Kewl! For years, after my first intention to be an astronomer, I was determined 
to be a nuclear physicist. Even visited a fusion reactor test system at 
UT-Austin. I love this stuff. I'm still trying to wrap my mind around a 
"particle" carrying mass, but boy am I excited to think about it, and some 
final understanding of why anti-matter didn't get produced in greater 
quantities. And guess what? No black holes opened up to swallow France (right 
wingnuts will be dismayed at that)...no other-dimensional evil aliens swarmed 
through a rip in spacetime to eat our souls and brains (too bad, I could have 
sent them to Wasilla)...no lethal radiation turned the Swiss into zombie 
mutants. 

The funny thing is the scientists who are actually *tweeting* about this like 
excited teenagers! My gosh, social networking is something else. Will the next 
astronauts to land on Mars or something, instead of saying something profound, 
pull out their phones and tweet? I can see it now: 

"Really cold. Lots of red dirt. Johnson just fell, now his butt is red too. 
LOL. Wish u cld c it 2. --Starlover656" 

**************************************************************** 


Geneva atom smasher sets collision record 
[AP News] 

. 

By ALEXANDER G. HIGGINS, Associated Press Writer Alexander G. Higgins, 
Associated Press Writer – 33 mins ago 


GENEVA – The world's largest atom smasher conducted its first experiments at 
conditions nearing those after the Big Bang, breaking its own record for 
high-energy collisions with proton beams crashing into each other Tuesday at 
three times more force than ever before. 

In a milestone for the $10 billion Large Hadron Collider 's ambitious bid to 
reveal details about theoretical particles and microforces, scientists at the 
European Organization for Nuclear Research, or CERN, collided the beams and 
took measurements at a combined energy level of 7 trillion electron volts. 

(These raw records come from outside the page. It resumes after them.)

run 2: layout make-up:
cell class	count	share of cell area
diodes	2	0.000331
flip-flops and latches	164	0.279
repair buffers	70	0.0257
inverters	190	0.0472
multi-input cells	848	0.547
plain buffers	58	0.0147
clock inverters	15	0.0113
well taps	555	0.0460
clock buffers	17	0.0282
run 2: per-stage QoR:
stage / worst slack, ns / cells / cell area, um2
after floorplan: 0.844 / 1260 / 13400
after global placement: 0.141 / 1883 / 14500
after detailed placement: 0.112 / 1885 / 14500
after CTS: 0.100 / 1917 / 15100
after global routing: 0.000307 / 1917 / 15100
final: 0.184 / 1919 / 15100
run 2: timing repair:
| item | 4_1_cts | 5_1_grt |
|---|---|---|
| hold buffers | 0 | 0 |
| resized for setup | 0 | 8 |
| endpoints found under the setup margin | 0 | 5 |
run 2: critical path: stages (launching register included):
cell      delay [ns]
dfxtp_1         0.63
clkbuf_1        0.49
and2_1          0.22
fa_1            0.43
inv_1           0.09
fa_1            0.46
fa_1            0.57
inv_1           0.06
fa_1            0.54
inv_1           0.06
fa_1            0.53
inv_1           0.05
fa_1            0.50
===== config.mk =====
export PLATFORM = sky130hd
export DESIGN_NAME = alloc_mon_top
export DESIGN_NICKNAME = d
export VERILOG_FILES = /design/src/alloc_pkg.sv /design/src/alloc_ctrl_fsm.sv /design/src/ptr_free_list.sv /design/src/event_pipe.sv /design/src/mon_counters.sv /design/src/alloc_mon_top.sv
export SDC_FILE = /design/constraint.sdc
export NUM_CORES = 1
export LEC_CHECK = 0
export BUFFER_PORTS_ARGS = -buffer_cell sky130_fd_sc_hd__clkbuf_2
export CAP_MARGIN = 20
export CORE_UTILIZATION = 30
export DETAILED_ROUTE_END_ITERATION = 12
export HOLD_SLACK_MARGIN = 0.1
export PLACE_DENSITY = 0.53
export SYNTH_ARGS = -nofsm -noshare
export SYNTH_HDL_FRONTEND = slang
export SYNTH_SLANG_ARGS = --single-unit

===== constraint.sdc =====
create_clock -name from_tx -period 5.09 [get_ports from_tx]
set_input_delay 1.018 -clock from_tx [delete_from_list [all_inputs] [get_ports from_tx]]
set_output_delay 1.018 -clock from_tx [all_outputs]
set_load 0.005 [all_outputs]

The collisions herald a new era for researchers working on the machine in a 
17-mile (27-kilometer) tunnel below the Swiss-French border at Geneva. 

"That's it! They've had a collision," said Oliver Buchmueller from Imperial 
College in London as people closely watched monitors. 

In a control room, scientists erupted with applause when the first successful 
collisions were confirmed. Their colleagues from around the world were tuning 
in by remote links to witness the new record, which surpasses the 2.36 TeV CERN 
recorded last year. 

Dubbed the world's largest scientific experiment, researchers hope the machine 
can approach on a tiny scale what happened in the first split seconds after the 
Big Bang, which they theorize was the creation of the universe some 14 billion 
years ago. 

The extra energy in Geneva is expected to reveal even more about the unanswered 
questions of particle physics , such as the existence of antimatter and the 
search for the Higgs boson , a hypothetical particle that scientists theorize 
gives mass to other particles and thus to other objects and creatures in the 
universe. 

Tuesday's initial attempts at collisions were unsuccessful because problems 
developed with the beams, said scientists working on the massive machine. That 
meant the protons had to be "dumped" from the collider and new beams had to be 
injected. 

The atmosphere at CERN was tense considering the collider's launch with great 
fanfare on Sept. 10, 2008. Nine days later, the project was sidetracked when a 
badly soldered electrical splice overheated, causing extensive damage to the 
massive magnets and other parts of the collider some 300 feet (100 meters) 
below the ground. 

It cost $40 million to repair and improve the machine. Since its restart in 
November 2009, the collider has performed almost flawlessly and given 
scientists valuable data. It quickly eclipsed the next largest accelerator — 
the Tevatron at Fermilab near Chicago. 

Two beams of protons began 10 days ago to speed at high energy in opposite 
directions around the tunnel, the coldest place in the universe, at a couple of 
degrees above absolute zero. CERN used powerful superconducting magnets to 
force the two beams to cross, creating collisions and showers of particles. 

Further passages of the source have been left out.